WORK TO COMPLETE: Only one stretch of the data below should be repeated: the lines from the line containing "clkinv_2 4, inv_1" through the line containing "stage,from,end,slack (ns),cells after", inclusive, exactly as they are.

DATASET RECORDS:

$ cat src/common/fetch_pkg.sv
package fetch_pkg;

    typedef logic [31:0] addr_t;
    typedef logic [31:0] word_t;
    typedef logic [63:0] line_t;

    // tag above index above byte offset
    // bit 2 picks the word within a line
    localparam int TAG_W    = 23;
    localparam int INDEX_W  = 6;
    localparam int OFFSET_W = 3;

    localparam logic [3:0] OP_BRANCH = 4'hB;
    localparam logic [3:0] OP_HALT   = 4'hF;

    // branch view with the displacement counted in words
    typedef struct packed {
        logic [3:0]         opcode;
        logic [11:0]        reserved;
        logic signed [15:0] disp;
    } br_fmt_t;

    // plain operation view
    typedef struct packed {
        logic [3:0]  opcode;
        logic [3:0]  rd;
        logic [3:0]  rs;
        logic [19:0] imm;
    } op_fmt_t;

    // opcode sits in the same bits in both views
    typedef union packed {
        br_fmt_t br;
        op_fmt_t op;
    } instr_u;

    typedef struct packed {
        addr_t  pc;
        instr_u word;
        logic   is_branch;
        logic   is_halt;
        logic   fault;
        addr_t  target;
    } instr_rec_t;

endpackage
$ cat src/icache/apb_line_reader.sv
`timescale 1ns/1ps

module apb_line_reader #(
    parameter int APB_ADDR_W = 32
) (
    input  logic                  clk,
    input  logic                  rst,
    input  logic                  line_req,
    input  fetch_pkg::addr_t      line_addr,
    input  logic                  pready,
    input  fetch_pkg::word_t      prdata,
    input  logic                  pslverr,
    output logic                  line_done,
    output fetch_pkg::line_t      line_data,
    output logic                  line_err,
    output logic                  psel,
    output logic                  penable,
    output logic [APB_ADDR_W-1:0] paddr
);

    localparam logic [1:0] R_IDLE   = 2'd0;
    localparam logic [1:0] R_SETUP  = 2'd1;
    localparam logic [1:0] R_ACCESS = 2'd2;

    logic [1:0]       state;
    logic             beat;
    fetch_pkg::addr_t base;
    fetch_pkg::word_t lo_word;
    logic             xfer_end;

    assign xfer_end = (state == R_ACCESS) && pready;

    always_ff @(posedge clk) begin
        if (rst) begin
            state     <= R_IDLE;
            beat      <= 1'b0;
            line_done <= 1'b0;
            line_err  <= 1'b0;
        end else begin
            line_done <= 1'b0;
            line_err  <= 1'b0;
            case (state)
                R_IDLE: begin
                    if (line_req) begin
                        beat  <= 1'b0;
                        state <= R_SETUP;
                    end
                end
                R_SETUP: state <= R_ACCESS;
                R_ACCESS: begin
                    if (pready) begin
                        if (pslverr) begin
                            line_err <= 1'b1;
                            state    <= R_IDLE;
                        end else if (!beat) begin
                            beat  <= 1'b1;
                            state <= R_SETUP;
                        end else begin
                            line_done <= 1'b1;
                            state     <= R_IDLE;
                        end
                    end
                end
                default: state <= R_IDLE;
            endcase
        end
    end

    always_ff @(posedge clk) begin
        if (state == R_IDLE && line_req) begin
            base <= line_addr;
        end
        if (xfer_end && !beat) begin
            lo_word <= prdata;
        end
        if (xfer_end && beat) begin
            line_data <= {prdata, lo_word};
        end
    end

    assign psel    = (state != R_IDLE);
    assign penable = (state == R_ACCESS);
    // line address is 8-byte aligned
    assign paddr   = APB_ADDR_W'({base[31:3], beat, 2'b00});

    a_enable_in_select: assert property (@(posedge clk) disable iff (rst)
        penable |-> psel);

endmodule

$ cat config.mk
export PLATFORM = sky130hd
export DESIGN_NAME = apb_line_reader
export DESIGN_NICKNAME = d
export VERILOG_FILES = /design/src/common/fetch_pkg.sv /design/src/icache/apb_line_reader.sv
export SDC_FILE = /design/constraint.sdc
export NUM_CORES = 1
export LEC_CHECK = 0
export ABC_AREA = 1
export BUFFER_PORTS_ARGS = -buffer_cell sky130_fd_sc_hd__buf_2
export CAP_MARGIN = 0
export CORE_MARGIN = 5
export CORE_UTILIZATION = 27
export CTS_CLUSTER_SIZE = 28
export DETAILED_ROUTE_END_ITERATION = 12
export PLACE_DENSITY = 0.53
export SYNTH_ARGS = -nofsm -noshare
export SYNTH_HDL_FRONTEND = slang
export SYNTH_SLANG_ARGS = --single-unit
export TNS_END_PERCENT = 10
$ cat constraint.sdc
create_clock -name clk -period 4.34 [get_ports clk]
set_clock_uncertainty 0.1 [all_clocks]
set_input_delay 0.651 -clock clk [delete_from_list [all_inputs] [get_ports clk]]
set_output_delay 0.651 -clock clk [all_outputs]
set_load 0.02 [all_outputs]
==> metrics.md, run 1 <==
| Metric | Value |
|---|---|
| Top Metal Used | `met4` |
| Netlist cell types | `16` |
| Buf/Inv on CP | `2` |
| H-tree depth | `4` |
| Rel. slew slack | `29.82%` |
| RSZ-0062 raised after global routing | `no` |
| Gr ovfl total | `0` |
| Post-synth top area share | `93.46%` |
| Largest net degree at the start of global routing | `36` |
| Synth area leaders | `edfxtp_1 93%, dfxtp_1 2.5%, inv_1 0.65%, buf_4 0.56%, nand2_1 0.56%` |
| Startpoint types | `register` |
| # DRC | `0` |
| Comb pwr share | `4.2%` |
| Mapped Area | `4016 um^2` |
| Clock root cell | `clkbuf_16` |
| CP Cell Sequence | `inv_2 -> nor2_2 -> nand2_2 -> nor2_4 -> buf_12` |
| Post-CTS Resized | `0` |
| Worst VDD drop | `0.2310 mV` |
| Die height | `132.0 um` |
| Clock transition at path regs | `0.05 ns` |
| Area Overhead vs Synth | `39.50%` |
| Post-synth ARST share | `0%` |
| Dpl hpwl | `5637 um` |
| Sw Share | `19.99%` |
| Synth area leader | `edfxtp_1` |
| Tmin final | `2.166 ns` |
| WP data required | `4.34 ns` |
| Yosys reg bits | `130` |
| WL met3 | `1172 um` |
| Initial drt markers | `92` |
| Total CTS buffers | `17` |
| Worst Hold Class | `reg2reg` |
| Final wirelength | `7998 um` |
| Mapped Cells | `162` |
| Setup TNS | `0 ns` |
| RR Startpoint | `state[1]` |
| Count of buffers from port buffering | `163` |
| Fraction of layout cells with a size suffix above 1 | `55.84%` |
| Crit path kind | `reg2reg` |
| CP Capture Type | `register` |
| Final Util | `38.40%` |
| # IOs | `169` |
| Pwr dens | `506.7 nW/um^2` |
| Reg2reg setup slack | `2.17 ns` |
| Clock share of power | `45.7%` |
| Initial Utilization | `27.53%` |
| Hold Buf Count CTS | `0` |
| First-pass GRT wire length | `12500 um` |
| Leak pwr | `2.177 nW` |
| GPL Wtd Cong | `0.7189` |
| Clk sink count | `130` |
| Full die area | `17410 um^2` |
| Slew @ Worst Pin | `1.052 ns` |
| Post-synth top cells | `125 x edfxtp_1, 7 x inv_1, 6 x nand2_1` |
| Outcome | `finished, final reports clean` |
| Slowest CP cell | `nor2_4` |
| Nets@finish | `412` |
| Slew Viols, Final | `0` |
| Syn Area/Cell | `24.79 um^2` |
| Hold Crit Start | `lo_word[13]` |
| Worst-case clock buffer depth | `2` |
| CP arrival | `2.16 ns` |
| Yosys warns | `0` |
| Final hold vios | `0` |
| GRT Overall Usage | `9.515%` |
| WL/cell | `14.95 um` |
| Main flop type after synthesis | `edfxtp_1` |
| WL met1 | `3066 um` |
| P_sw | `0.5674 mW` |
| Die Span X | `132.0 um` |
| Vias in the first global route | `2323` |
| Postcts setup bufs | `0` |
| Worst hold margin | `0.3139 ns` |
| Crit path largest cell delay | `0.72 ns` |
| Final setup vio count | `0` |
| Via count | `2105` |
| Fill count | `1357` |
| Max Cap Viol | `0` |
| Vias per cell | `3.935` |
| Peak Freq | `461.6 MHz` |
| Seq pwr share | `50.1%` |
| Crit-path max FO | `35` |
| Core area | `14590 um^2` |
| Sequential fraction of the synthesis area | `95.95%` |
| Internal Power | `2.271 mW` |
| Worst Hold End | `line_data[13]` |
| Initial antenna violation count | `0` |
| CTS tree | `done` |
| Worst R2R Path Depth | `5` |
| Hold Crit Depth | `0` |
| Count leader, synth | `edfxtp_1` |
| Worst r2r dst | `line_data[9]` |
| CP delay by family, top | `simple AND/OR/NAND/NOR gates` |
| Routed length on met2 | `3582 um` |
| Antenna diode count | `0` |
| Drt pass-1 iters | `4` |
| DRT antenna net count | `0` |
| # rows | `44` |
| Number of synthesized flops with an enable pin | `125` |
| Worst skew pair latency | `0.41 ns` |
| Final period util | `49.91%` |
-- registers in the layout, indices dropped and copies added, names as in the netlist --
name       cells
line_done      1
line_data     64
beat           1
lo_word       32
base          29
state          2
line_err       1
-- per-layer routing --
layer	GRT usage, %	vias to the layer above
li1	-	982
met1	10.54	985
met2	13.42	124
met3	6.870	14
met4	5.143	0
met5	0	-
-- power by group through the flow --
stage	clock (mW)	combinational [mW]	sequential, mW
global placement	0	0.121	1.45
global route	1.39	0.132	1.42
CTS	1.33	0.123	1.42
floorplan	0	0.0282	1.48
finish	1.30	0.120	1.42
detailed placement	0	0.123	1.45
-- worst register-to-register path: stages, from the launching register on --
cell	delay, ns
dfxtp_1	0.39
inv_2	0.06
nor2_2	0.10
nand2_2	0.14
nor2_4	0.72
buf_12	0.32
-- per-stage QoR --
step / setup slack (ns) / cells / cell area [um^2] / power (mW)
floorplan: 0.2766 / 163 / 4020 / 1.505
global placement: 1.931 / 508 / 5079 / 1.567
detailed placement: 1.912 / 508 / 5079 / 1.570
CTS: 2.090 / 535 / 5603 / 2.878
global route: 1.967 / 535 / 5603 / 2.946
finish: 2.174 / 535 / 5603 / 2.839
-- placed cells by master, fill, tap and decap left out, types with 4 or more instances in the layout --
master and count:
clkinv_2 4, inv_1 7, buf_2 163, edfxtp_1 125, clkbuf_16 17, dfxtp_1 5
nand2_1 6
-- layout make-up --
cell class	instances	area, um^2	share of cell area [%]
tap	184	230.2	4.109
inverter	8	30.03	0.5360
sequential	130	3854	68.78
timing repair buffer	164	835.8	14.92
clock buffer	18	429.2	7.660
multi-input combinational	22	128.9	2.300
clock inverter	9	95.09	1.697
-- worst max path at each step --
stage,from,end,slack (ns),cells after the start
3_5_place_dp,pready,line_data[61],1.91,4
4_1_cts,state[1],line_data[18],2.09,5
6_report,state[1],line_data[9],2.17,5
3_3_place_gp,pready,line_data[59],1.93,4
5_1_grt,state[1],line_data[12],1.97,5
2_1_floorplan,state[1],line_data[0],0.28,4
-- cells by family after synthesis --
family	count (synthesis)	share of synthesized area [%]
AO/OA/AOI/OAI	4	0.5918
flip-flops	130	95.95
buffers and inverters	11	1.308
AND/OR/NAND/NOR	16	2.056
other	1	0.09337
Power figures use the tool's default switching activity.
==> run 2: changes to the inputs <==
- PLACE_DENSITY: 0.53 -> 0.55
- clock period: 4.34 -> 1.88 ns (I/O delays scaled with it)
==> metrics.md, run 2 (same netlist as run 1, synthesis figures left out) <==
| Metric | Value |
|---|---|
| First-pass GRT wire length | `14010 um` |
| Slew Viols, Final | `0` |
| GRT Overall Usage | `10.55%` |
| Post-CTS Resized | `0` |
| Dpl hpwl | `5667 um` |
| CTS tree | `done` |
| # IOs | `169` |
| # rows | `44` |
| Largest registers | `line_data (64), lo_word (32), base (29)` |
| Drt pass-1 iters | `4` |
| Crit path largest cell delay | `0.35 ns` |
| Gr ovfl total | `0` |
| Clock root cell | `clkbuf_16` |
| Worst Hold Class | `in2reg` |
| Full die area | `17410 um^2` |
| Most flops, register | `line_data` |
| Clk sink count | `130` |
| Finished Cell Area | `6284 um^2` |
| Initial Utilization | `27.53%` |
| Count of buffers from port buffering | `163` |
| Reg2reg setup slack | `0.31 ns` |
| GPL Wtd Cong | `0.7084` |
| WL/cell | `14.28 um` |
| Initial drt markers | `129` |
| Worst-case clock buffer depth | `2` |
| Final hold vios | `0` |
| Buf/Inv on CP | `2` |
| Crit-path max FO | `64` |
| Peak Freq | `636.5 MHz` |
| Hold Buf Count CTS | `62` |
| Nets@finish | `477` |
| Antenna diode count | `0` |
| Tmin final | `1.571 ns` |
| Final setup margin | `0.3088 ns` |
| Pwr dens | `1060 nW/um^2` |
| Die Span X | `132.0 um` |
| Slowest CP cell | `dfxtp_2` |
| Clock transition at path regs | `0.05 ns` |
| Postcts setup bufs | `0` |
| Final total power | `6.661 mW` |
| Most common cell after layout, fill and taps aside | `buf_2` |
| Via count | `2355` |
| Leak pwr | `2.462 nW` |
| Crit path top cell by count | `nor2_4` |
| Largest net degree at the start of global routing | `65` |
| Area Overhead vs Synth | `56.45%` |
| Worst skew pair latency | `0.41 ns` |
| RSZ-0062 raised after global routing | `no` |
| H-tree depth | `4` |
| Dpl ws | `0.3246 ns` |
| Core area | `14590 um^2` |
| Vias per cell | `3.893` |
| Outcome | `finished, final reports clean` |
| DRT antenna net count | `0` |
| Fraction of layout cells with a size suffix above 1 | `47.51%` |
| CP Capture Type | `register` |
| Worst VDD drop | `0.5061 mV` |
| Final wirelength | `8638 um` |
| Final period util | `83.57%` |
| Startpoint types | `register` |
| Fill count | `1285` |
| Vias in the first global route | `2682` |
| Crit path kind | `reg2reg` |
| # DRC | `0` |
| CP arrival | `1.54 ns` |
| WP data required | `1.85 ns` |
| Dpl cell area | `5125 um^2` |
| Most frequent cells in the layout | `163 x buf_2, 125 x edfxtp_1, 62 x dlygate4sd3_1` |
| Initial antenna violation count | `0` |
| Total CTS buffers | `17` |
| Max Cap Viol | `0` |
| Final setup vio count | `0` |
| CP delay by family, top | `flip-flops` |
| CP Cell Sequence | `inv_2 -> nor2_4 -> nand2_4 -> nor2_4 -> buf_12` |
| Die height | `132.0 um` |
| Largest register FFs | `64` |
-- run 2: cell count changes in the layout (fill, tap and decap cells not counted), moves of 2 or more --
cell           before  now
dlygate4sd3_1       0   62
clkbuf_1            1    7
buf_4               0    2
clkbuf_8            0    2
clkinv_2            4    2
-- run 2: final timing paths --
path,start,end,cells after the start
hold reg to reg,lo_word[12],line_data[12],0
hold / removal,pslverr,line_err,3
setup / recovery,state[1],line_data[36],5
setup reg to reg,state[1],line_data[36],5
-- run 2: tightest hold or removal path, delay by kind of cell --
| family | cells | cell delay [ns] |
|---|---|---|
| buffers and inverters | 2 | 0.18 |
| AND/OR/NAND/NOR | 1 | 0.04 |
-- run 2: stage by stage --
| stage | utilization, % | hold slack, ns | setup TNS, ns | cells |
|---|---|---|---|---|
| 5_1_grt | 43.07 | 0.05350 | 0 | 605 |
| 4_1_cts | 43.07 | 0.02524 | 0 | 605 |
| 2_1_floorplan | - | 0.2437 | -23.53 | 163 |
| 3_5_place_dp | 35.13 | 0.3045 | 0 | 511 |
| 6_report | 43.07 | 0.04925 | 0 | 605 |
| 3_3_place_gp | 35.13 | 0.3006 | 0 | 511 |
-- run 2: cell type report --
class | instances | area [um^2] | share of cell area, %
timing repair buffer | 229 | 1491 | 23.74
multi-input combinational | 22 | 138.9 | 2.210
tap | 184 | 230.2 | 3.664
sequential | 130 | 3855 | 61.35
clock buffer | 26 | 479.2 | 7.626
clock inverter | 6 | 58.81 | 0.9359
inverter | 8 | 30.03 | 0.4779
-- run 2: report_power, final --
part | leakage (nW) | switching [mW] | internal (mW)
clock network | 0.256 | 1.11 | 1.88
registers | 1.18 | 0.0233 | 3.26
logic | 1.02 | 0.204 | 0.189
-- run 2: routing by layer --
layer  vias to the layer above  track usage, %  share of wire [%]
met5                         -               0                  0
met4                         0           4.800                2.0
met3                        17           7.214                 13
met2                       131           15.75                 45
met1                      1091           11.56                 40
li1                       1116               -                  -
==> run 3: changes to the inputs <==
- PLACE_DENSITY: 0.55 -> 0.53
- clock period: 1.88 -> 1.5 ns (I/O delays scaled with it)
==> metrics.md, run 3 (same netlist as run 1, synthesis figures left out) <==
| Metric | Value |
|---|---|
| Crit path kind | `reg2reg` |
| Largest register FFs | `64` |
| # DRC | `0` |
| GPL Wtd Cong | `0.7134` |
| Final hold vios | `0` |
| WP data required | `1.51 ns` |
| Count of buffers from port buffering | `163` |
| Crit-path max FO | `25` |
| Clock transition at path regs | `0.06 ns` |
| Most flops, register | `line_data` |
| WL/cell | `14.42 um` |
| Slew Viols, Final | `0` |
| Largest net degree at the start of global routing | `40` |
| Worst R2R Path Depth | `6` |
| Worst-case clock buffer depth | `2` |
| Clk sink count | `130` |
| DRT antenna net count | `0` |
| H-tree depth | `4` |
| RR Startpoint | `state[1]` |
| Die height | `132.0 um` |
| Max Cap Viol | `0` |
| Initial antenna violation count | `1` |
| Crit path launch | `state[1]` |
| Placed Cells | `513` |
| Seq pwr share | `46.4%` |
| Internal Power | `7.094 mW` |
| Worst VDD drop | `0.6263 mV` |
| Area Overhead vs Synth | `61.62%` |
| Hold Crit Start | `line_req` |
| # IOs | `169` |
| CP Capture Type | `register` |
| Worst skew pair latency | `0.41 ns` |
| RSZ-0062 raised after global routing | `yes` |
| CP Cell Sequence | `inv_2 -> nor2_4 -> nand2_4 -> nor2_4 -> buf_4 -> buf_12` |
| First-pass GRT wire length | `14170 um` |
| Comb pwr share | `5.7%` |
| Clock share of power | `47.9%` |
| Outcome | `finished, final reports clean` |
| Dpl hpwl | `5905 um` |
| Reg2reg setup slack | `0.06 ns` |
| Vias in the first global route | `2624` |
| Via count | `2387` |
| Pwr dens | `1367 nW/um^2` |
| Final wirelength | `8853 um` |
| Vias per cell | `3.888` |
| Full die area | `17410 um^2` |
| Crit path depth | `6` |
| Non-Filler Instances | `614` |
| Slowest CP cell | `dfxtp_2` |
| Most frequent cells in the layout | `162 x buf_2, 125 x edfxtp_1, 63 x dlygate4sd3_1` |
| Sw Share | `20.05%` |
| Tmin final | `1.441 ns` |
| Drt pass-1 iters | `4` |
| Hold Crit Depth | `3` |
| Crit path largest cell delay | `0.36 ns` |
| # rows | `44` |
| Clock root cell | `clkbuf_16` |
| Final Util | `44.49%` |
| Worst Hold Class | `in2reg` |
| Most common cell after layout, fill and taps aside | `buf_2` |
| Fill count | `1266` |
| CTS tree | `done` |
| Leak pwr | `2.554 nW` |
| Startpoint types | `register` |
| Gr ovfl total | `0` |
| Buf/Inv on CP | `3` |
| P_sw | `1.780 mW` |
| Largest registers | `line_data (64), lo_word (32), base (29)` |
| Initial Utilization | `27.53%` |
| Die Span X | `132.0 um` |
| Final period util | `96.04%` |
| Core area | `14590 um^2` |
| Final setup vio count | `0` |
| Nets@finish | `485` |
| Peak Freq | `694.2 MHz` |
| CP delay by family, top | `flip-flops` |
| Total CTS buffers | `17` |
| Initial drt markers | `142` |
| CP arrival | `1.45 ns` |
| Fraction of layout cells with a size suffix above 1 | `49.88%` |
| Crit path top cell by count | `nor2_4` |
| GRT Overall Usage | `10.56%` |
-- run 3: worst reg2reg max path, stage by stage (launching register included) --
cell and delay, ns:
dfxtp_2 0.36, inv_2 0.06, nor2_4 0.13, nand2_4 0.08, nor2_4 0.10, buf_4 0.13, buf_12 0.17
-- run 3: layout make-up --
class	count	area [um^2]	share of cell area [%]
Timing Repair Buffer	237	1615	24.88
Sequential cell	130	3856	59.41
Antenna cell	1	2.502	0.03855
Clock buffer	17	425.4	6.554
Multi-Input combinational cell	22	141.4	2.178
Tap cell	184	230.2	3.547
Inverter	8	30.03	0.4626
Clock inverter	15	190.2	2.930
-- run 3: what timing repair did --
item / 4_1_cts / 5_1_grt
resized for setup: 1 / 2
setup buffers: 0 / 3
pin swaps: 0 / 1
endpoints found under the setup margin: 1 / 41
endpoints found under the hold margin: 96 / 0
hold buffers: 63 / 0
gates cloned: 0 / 2
-- run 3: final timing paths --
path,endpoint
hold reg to reg,line_data[18]
setup reg to reg,line_data[22]
hold / removal,state[0]
setup / recovery,line_data[22]
-- run 3: power by group through the flow --
| stage | clock [mW] | combinational [mW] | sequential, mW |
|---|---|---|---|
| after floorplan | 0 | 0.0866 | 4.27 |
| after global placement | 0 | 0.377 | 4.19 |
| after detailed placement | 0 | 0.384 | 4.19 |
| after CTS | 4.38 | 0.510 | 4.12 |
| after global routing | 4.57 | 0.553 | 4.12 |
| final | 4.25 | 0.507 | 4.12 |
-- run 3: routing by layer --
metal,track usage [%],part of all wire [%],vias to the layer above,routed length (um)
met5,0,0,-,0
met4,5.486,2.2,0,194
met3,6.679,13,17,1145
met2,15.52,45,137,3994
met1,11.83,40,1096,3519
li1,-,-,1137,-
-- run 3: stage by stage --
step / worst slack [ns] / cell area (um^2) / power (mW) / setup TNS, ns / hold slack, ns
floorplan: -0.6692 / 4041 / 4.358 / -65.21 / 0.1867
global placement: 0.05336 / 5177 / 4.563 / 0 / 0.3007
detailed placement: 0.02936 / 5177 / 4.573 / 0 / 0.3031
CTS: 0.01009 / 6426 / 9.008 / 0 / 0.002817
global route: -0.03672 / 6491 / 9.249 / -0.2195 / 0.01133
finish: 0.05941 / 6491 / 8.874 / 0 / 0.02121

SOLUTION:
clkinv_2 4, inv_1 7, buf_2 163, edfxtp_1 125, clkbuf_16 17, dfxtp_1 5
nand2_1 6
-- layout make-up --
cell class	instances	area, um^2	share of cell area [%]
tap	184	230.2	4.109
inverter	8	30.03	0.5360
sequential	130	3854	68.78
timing repair buffer	164	835.8	14.92
clock buffer	18	429.2	7.660
multi-input combinational	22	128.9	2.300
clock inverter	9	95.09	1.697
-- worst max path at each step --
stage,from,end,slack (ns),cells after the start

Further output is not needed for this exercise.